I was trying to do logistic lasso using glmnet package in R.
I found a method to find an optimal value of lambda on internet, but I don't know how to get the confusion matrix and plot the predicted probabilities.
Here, I made a simple data df
to demonstrate what I've tried.
df<-data.frame(date = c(20120324,20120329,20121216,20130216,20130725,20130729,20130930,20131015,20131124,20131225,
20140324,20140530,20140613,20140721,20140630,20150102,20150214,20150312,20150316,20150329),
temperature=c(35,36.5,34.3,37.8,39,40,34.5,35.9,35.8,36.1,37,35,36,36.3,37.8,38.1,39.2,34.5,34.9,35.2),
bmi=c(20,23,25,27,32,24,35,21,19,29,21,32,21,22,24,25,19,18,25,26),
asthma=c(1,1,0,1,0,0,1,1,0,0,1,1,1,0,1,0,0,1,1,0))
set.seed(101)
# Now Selecting 70% of data as sample from total 'n' rows of `df`
sample <- sample.int(n = nrow(df), size = floor(.7*nrow(df)), replace = F)
train <- df[sample, ]
test <- df[-sample, ]
x<-model.matrix(asthma ~ temperature+bmi,data=train)[,-1]
y<-as.matrix(train$asthma)
# Note alpha=1 for lasso only
library(glmnet)
glmmod <- glmnet(x, y, alpha=1, family="binomial")
# glmnet's approach: automated cross validation
cvfit = cv.glmnet(x, y)
# coeficients of the final model
coef_cv=coef(cvfit, s = "lambda.min")
Here, asthma
is a binary response variable for logistic lasso.
temperature
and bmi
are dependent variables.
In my code, I can get an optimal lambda for logistic lasso.
But, after that, I don't know how to get a confusion matrix and plot predicted probabilities.
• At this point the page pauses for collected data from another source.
<file path="src/rtl/core/hpt_pkg.sv">
package hpt_pkg;

  localparam int COORD_WIDTH_DEF = 32;
  localparam int FIELD_W         = 32;
  localparam int COEF_W          = 32;
  localparam int NUM_REGS        = 8;
  localparam int REG_W           = 64;
  localparam int CFG_IDX_W       = 4;
  localparam int NUM_LANES       = 4;
  localparam int FRAC_BITS       = 16;
  localparam int PIPE_STAGES     = 3;

  localparam logic CMD_AFFINE = 1'b0;
  localparam logic CMD_FULL   = 1'b1;

  localparam logic [NUM_REGS-1:0][REG_W-1:0] CFG_RESET = {
    64'd281474976710656, 64'd0, 64'd65536, 64'd0,
    64'd0, 64'd281474976710656, 64'd0, 64'd65536
  };

  typedef struct packed {
    logic                      command;
    logic signed [FIELD_W-1:0] coord_x;
    logic signed [FIELD_W-1:0] coord_y;
    logic signed [FIELD_W-1:0] coord_z;
    logic signed [FIELD_W-1:0] coord_w;
  } hpt_in_t;

  typedef struct packed {
    logic signed [FIELD_W-1:0] out_x;
    logic signed [FIELD_W-1:0] out_y;
    logic signed [FIELD_W-1:0] out_z;
    logic signed [FIELD_W-1:0] out_w;
    logic                      saturated;
  } hpt_out_t;

  typedef struct packed {
    logic signed [FIELD_W-1:0] val;
    logic                      clip;
  } hpt_lane_res_t;

  typedef struct packed {
    logic valid;
    logic full;
  } hpt_stage_t;

endpackage

</file>
<file path="src/rtl/core/hpt_merge.sv">
module hpt_merge import hpt_pkg::*; (
  input  logic          clk_i,
  input  logic          rst_ni,
  input  hpt_stage_t    stage_i,
  input  hpt_lane_res_t lane_i [NUM_LANES],
  output logic          adv_o,
  output logic          out_valid_o,
  input  logic          out_ready_i,
  output hpt_out_t      out_data_o
);

  logic     valid_q;
  hpt_out_t data_q;
  hpt_out_t data_d;

  assign adv_o = !valid_q || out_ready_i;

  always_comb begin
    data_d.out_x     = lane_i[0].val;
    data_d.out_y     = lane_i[1].val;
    data_d.out_z     = lane_i[2].val;
    data_d.out_w     = (stage_i.full == CMD_FULL) ? lane_i[3].val : '0;
    data_d.saturated = lane_i[0].clip || lane_i[1].clip || lane_i[2].clip ||
                       ((stage_i.full == CMD_FULL) && lane_i[3].clip);
  end

  always_ff @(posedge clk_i or negedge rst_ni) begin
    if (!rst_ni) begin
      valid_q <= 1'b0;
    end else if (adv_o) begin
      valid_q <= stage_i.valid;
    end
  end

  always_ff @(posedge clk_i) begin
    if (adv_o && stage_i.valid) begin
      data_q <= data_d;
    end
  end

  assign out_valid_o = valid_q;
  assign out_data_o  = data_q;

endmodule

</file>
<file path="config.mk">
export PLATFORM = sky130hd
export DESIGN_NAME = hpt_merge
export DESIGN_NICKNAME = d
export VERILOG_FILES = /design/src/rtl/core/hpt_pkg.sv /design/src/rtl/core/hpt_merge.sv
export SDC_FILE = /design/constraint.sdc
export NUM_CORES = 1
export LEC_CHECK = 0
export BUFFER_PORTS_ARGS = -buffer_cell sky130_fd_sc_hd__buf_2
export CAP_MARGIN = 40
export CORE_AREA = 2 2 103 105
export DETAILED_ROUTE_END_ITERATION = 7
export DIE_AREA = 0 0 105 107
export GPL_TIMING_DRIVEN = 0
export HOLD_SLACK_MARGIN = 0.02
export PLACE_DENSITY = 0.85
export SKIP_LAST_GASP = 1
export SYNTH_ARGS = -nofsm -noshare
export SYNTH_HDL_FRONTEND = slang
export SYNTH_SLANG_ARGS = --single-unit
export TNS_END_PERCENT = 10
</file>
<file path="constraint.sdc">
create_clock -name clk_i -period 4.4 [get_ports clk_i]
set_input_delay 0.66 -clock clk_i [delete_from_list [all_inputs] [get_ports clk_i]]
set_output_delay 0.66 -clock clk_i [all_outputs]
set_load 0.03 [all_outputs]
</file>
==> impl_metrics.toml <==
[outcome]
outcome = "finished clean"

[routing]
firstDrtPassIters = 4
routed_wl_mm = 9.66
drt.antenna.violating_nets = 0
via_per_inst = 4.36
via_count = 2643
wl_per_cell_um = 15.9
drc = 0
drt-initial-drc-count = 65

[timing]
setup_tns_ns = 0
finalMaxSlewViolations = 0
relSlewSlack_pct = 44.2
period_minus_slack_ns = 1.95
hold_viol = 0
worst_slew_pin_slew_ns = 0.837
finalCritPeriodShare_pct = 44.4
fmax_mhz = 512
setup_viol = 0
rsz0062_at_grt = "no"
skew_ns = 0.0111

[clock_network]
cts_buffer_depth = 2
post_cts_buffers = 0
cts_root_buf = "clkbuf_8"
clk_pin_slew_ns = 0.06
cts_buffers = 17
cts_max_level = 4
clock_sinks = 130
tritoncts = "yes"
clkLatencyLatePin_ns = 0.50

[critical_path]
worst_setup_path_end_kind = "flop"
crit_fanout = 68
critPathKind = "flop to flop"
startpoint = "out_valid_o"
r2r-start = "out_valid_o"
cp.required_ns = 4.57
crit_path_start_kind = "flop"
slowest_delay_ns = 0.69
arrival_ns = 2.12
crit_chain = "nand2b_1 -> and2_4 -> buf_16"
crit_path_top_delay_cell = "and2_4"

[die]
ios = 268
die-height_um = 107
die-area_um2 = 11200
rows = 37
dieWidth_um = 105
fp.coreArea_um2 = 10100
start_util_pct = 41.1

[grt]
track_usage_pct = 17.1
overflow = 0
grt_pass1_vias = 2736
grt_pass1_wl_mm = 14.0
grt_max_degree = 69
antenna_found_initial = 0

[yosys]
yosys.area.top_type_share_pct = 93.4
synthTopCellsByArea = "edfxtp_1 (93%), and2_1 (4.7%), dfrtp_1 (0.60%)"
yosys.area.top_type = "edfxtp_1"
ys_seq_area_share_pct = 94.0
avgSynthCellArea_um2 = 24.5
synth_area_um2 = 4150
ys_types = 7
synth.yosys.warnings = 0
synth_cells = 169
synth_seq_cells = 130
synth_nets = 306

[placed_design]
placed_area_um2 = 5680
hpwl_mm = 7.32
io_buffers = 267
gp_congestion = 0.716

[flow_run]
maxCapViolCount = 0

[final_layout]
stdcell_area_um2 = 6310
drive_gt1_share_pct = 63.8
layout_common_cells = "buf_2 (267), edfxtp_1 (129), and2_1 (30), clkbuf_16 (16), bufinv_16 (5)"
nNetsFinal = 594
area_growth_pct = 52.1
final_common_cell = "buf_2"
n_antenna_cell = 0

[power_and_ir_drop]
powerDensity_nw_per_um2 = 511
ir_worst_vdd_mv = 0.237
leakage_nw = 2.73

[worst_hold_path]
hold_class = "input port to flop"
hp-start = "lane_i[131]"
==> layer usage <==
layer | global-route usage, % | part of all wire (%) | vias up | wire length [µm]
met5 | 0 | 0 | - | 0
met4 | 9.14 | 2.4 | 0 | 230
met3 | 7.36 | 9.8 | 15 | 948
met2 | 28.8 | 52 | 166 | 5030
met1 | 18.2 | 36 | 1231 | 3450
li1 | - | - | 1231 | -
==> power breakdown <==
| group | switching, mW | leakage (nW) | internal, mW |
|---|---|---|---|
| registers | 0.0171 | 1.25 | 1.45 |
| clock network | 0.478 | 0.295 | 0.969 |
| logic | 0.213 | 1.18 | 0.0980 |
| total | 0.708 | 2.73 | 2.51 |
==> critical path, delay by kind of cell, from the launching register on <==
kind,cells,cell delay [ns]
buffers and inverters,1,0.37
DFF,1,0.38
and+or+nand+nor,2,0.81
==> layout make-up <==
type                       instances  area, µm²
multi-input combinational         36        235
clock buffer                      20        425
clock inverter                    12        188
buffer                             3       15.0
sequential                       130       3900
fill                             776       3790
timing repair buffer             269       1370
tap                              136        170
==> cells in the mapped netlist <==
cell type and count:
a2111o_1 1, and2_1 31, and2_2 2, clkbuf_2 3, dfrtp_1 1, edfxtp_1 129
nand2b_1 2
==> sequential cells by signal, indices dropped and copies added, names as in the netlist <==
signal       flops
out_data_o     129
out_valid_o      1
==> cell families (layout without fill, tap and decap cells) <==
| family | after synthesis | in the layout | synth area share (%) |
|---|---|---|---|
| simple gates | 35 | 35 | 5.34 |
| flops | 130 | 130 | 94.0 |
| compound gates | 1 | 1 | 0.272 |
| buf+inv | 3 | 304 | 0.362 |
==> through the flow <==
step	cells	util, %	hold WS, ns	total power, mW	worst slack, ns
after floorplan	169	-	0.364	1.67	1.31
final	606	62.5	0.327	3.22	2.45
after CTS	606	62.5	0.299	3.25	2.42
after global routing	606	62.5	0.293	3.33	2.30
after detailed placement	573	56.3	0.436	1.80	2.05
after global placement	572	56.0	0.435	1.79	1.04
==> timing repair <==
item / 4_1_cts / 5_1_grt
gates resized for setup: 0 / 0
hold buffers: 1 / 0
hold endpoints to repair: 1 / 0
setup endpoints to repair: 0 / 0
==> path summary, 6_finish.rpt <==
| path | endpoint | slack (ns) | cells after the start |
|---|---|---|---|
| worst max-delay path | out_data_o[53] | 2.45 | 3 |
| worst min-delay path | out_data_o[128] | 0.33 | 1 |
| worst max register to register | out_data_o[53] | 2.45 | 3 |
| worst min register to register | out_valid_o | 0.58 | 2 |
| max in group asynchronous | out_valid_o | 3.85 | 2 |
| min in group asynchronous | out_valid_o | 0.47 | 2 |
Note: power is estimated with default switching activity, not from simulation.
If possible, I want to change the cutoff value that maximizes both specificity and sensitivity and get the confusion matrix from that cutoff value.
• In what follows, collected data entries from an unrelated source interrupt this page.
$ cat src/rtl/core/ara_pkg.sv
`timescale 1ns / 1ps

package ara_pkg;

    // configuration register indexes
    localparam int CFG_IDX_W = 2;
    localparam logic [CFG_IDX_W-1:0] REG_SIGMA_PAR  = 2'd0;
    localparam logic [CFG_IDX_W-1:0] REG_SIGMA_PERP = 2'd1;
    localparam logic [31:0] SIGMA_RESET = 32'h0001_0000;

    // item queue between front and back
    localparam int QDEPTH = 2;
    localparam int QPTR_W = $clog2(QDEPTH);

    typedef struct packed {
        logic signed [32:0] dx;
        logic signed [32:0] dy;
        logic signed [32:0] dz;
        logic signed [17:0] nx;
        logic signed [17:0] ny;
        logic signed [17:0] nz;
        logic               final_pair;
    } ara_entry_t;

    typedef struct packed {
        logic       valid;
        ara_entry_t entry;
    } ara_q_t;

    typedef struct packed {
        logic [63:0] rem;
        logic        qb;
    } ara_div_t;

    typedef struct packed {
        logic [63:0] val;
        logic [63:0] root;
    } ara_sqrt_t;

    // one restoring division step; rem < den on entry
    function automatic ara_div_t ara_div_step(input logic [63:0] rem, input logic nb,
                                              input logic [63:0] den);
        logic [64:0] sh;
        ara_div_t    r;
        sh = {rem, nb};
        if (sh >= {1'b0, den}) begin
            r.rem = 64'(sh - {1'b0, den});
            r.qb  = 1'b1;
        end else begin
            r.rem = sh[63:0];
            r.qb  = 1'b0;
        end
        return r;
    endfunction

    // one digit-by-digit square root step
    function automatic ara_sqrt_t ara_sqrt_step(input logic [63:0] val,
                                                input logic [63:0] root,
                                                input logic [63:0] bitv);
        logic [63:0] trial;
        ara_sqrt_t   r;
        trial = root + bitv;
        if (val >= trial) begin
            r.val  = val - trial;
            r.root = (root >> 1) + bitv;
        end else begin
            r.val  = val;
            r.root = root >> 1;
        end
        return r;
    endfunction

endpackage

$ cat src/rtl/core/ara_front.sv
`timescale 1ns / 1ps

module ara_front (
    input  logic                aclk,
    input  logic                aresetn,
    input  logic                s_valid,
    output logic                s_ready,
    input  logic signed [31:0]  s_first_x,
    input  logic signed [31:0]  s_first_y,
    input  logic signed [31:0]  s_first_z,
    input  logic signed [31:0]  s_second_x,
    input  logic signed [31:0]  s_second_y,
    input  logic signed [31:0]  s_second_z,
    input  logic signed [17:0]  s_normal_x,
    input  logic signed [17:0]  s_normal_y,
    input  logic signed [17:0]  s_normal_z,
    input  logic                s_final_pair,
    input  logic                q_pop,
    output ara_pkg::ara_q_t     q_out
);
    import ara_pkg::*;

    ara_entry_t         mem_reg [QDEPTH];
    logic [QPTR_W-1:0]  wr_ptr_reg;
    logic [QPTR_W-1:0]  rd_ptr_reg;
    logic [QPTR_W:0]    fill_reg;
    ara_entry_t         push_entry;
    logic               push;

    // differences are exact at 33 bits
    always_comb begin
        push_entry.dx         = 33'(s_first_x) - 33'(s_second_x);
        push_entry.dy         = 33'(s_first_y) - 33'(s_second_y);
        push_entry.dz         = 33'(s_first_z) - 33'(s_second_z);
        push_entry.nx         = s_normal_x;
        push_entry.ny         = s_normal_y;
        push_entry.nz         = s_normal_z;
        push_entry.final_pair = s_final_pair;
    end

    assign s_ready     = (fill_reg != (QPTR_W+1)'(QDEPTH));
    assign push        = s_valid && s_ready;
    assign q_out.valid = (fill_reg != '0);
    assign q_out.entry = mem_reg[rd_ptr_reg];

    always_ff @(posedge aclk) begin
        if (!aresetn) begin
            wr_ptr_reg <= '0;
            rd_ptr_reg <= '0;
            fill_reg   <= '0;
        end else begin
            if (push) begin
                mem_reg[wr_ptr_reg] <= push_entry;
                wr_ptr_reg          <= wr_ptr_reg + 1'b1;
            end
            if (q_pop) begin
                rd_ptr_reg <= rd_ptr_reg + 1'b1;
            end
            if (push && !q_pop) begin
                fill_reg <= fill_reg + 1'b1;
            end else if (!push && q_pop) begin
                fill_reg <= fill_reg - 1'b1;
            end
        end
    end

endmodule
I've seen some codes to do things that I mentioned using glm
but, I haven't seen codes for glmnet
.
I couldn't really get your example data to give any usable predictions, so here's an example that comes with the glmnet
package:
library(glmnet)
data(BinomialExample)
x <- BinomialExample$x
y <- BinomialExample$y
# Fit a model using `cv.glmnet`
cfit <- cv.glmnet(x, y, family = "binomial")
# Use your model to make predictions
predicted_probabilities <- predict(cfit,newx=x,type="response")
# You can decide on an optimal threshold to turn your
# predicted probabilities into classifications e.g.
threshold <- 0.5
predicted_classes <- ifelse(predicted_probabilities > threshold,1,0)
# You can then make a confusion matrix like this:
table(predicted_classes,y)
# Or if you don't need to inspect the probabilities and pick a threshold
# you can produce one directly from your model object like this:
confusion.glmnet(cfit,newx=x,newy=y)
Note that you may want to produce a confusion matrix using test data that is separate from the data you used to train your model.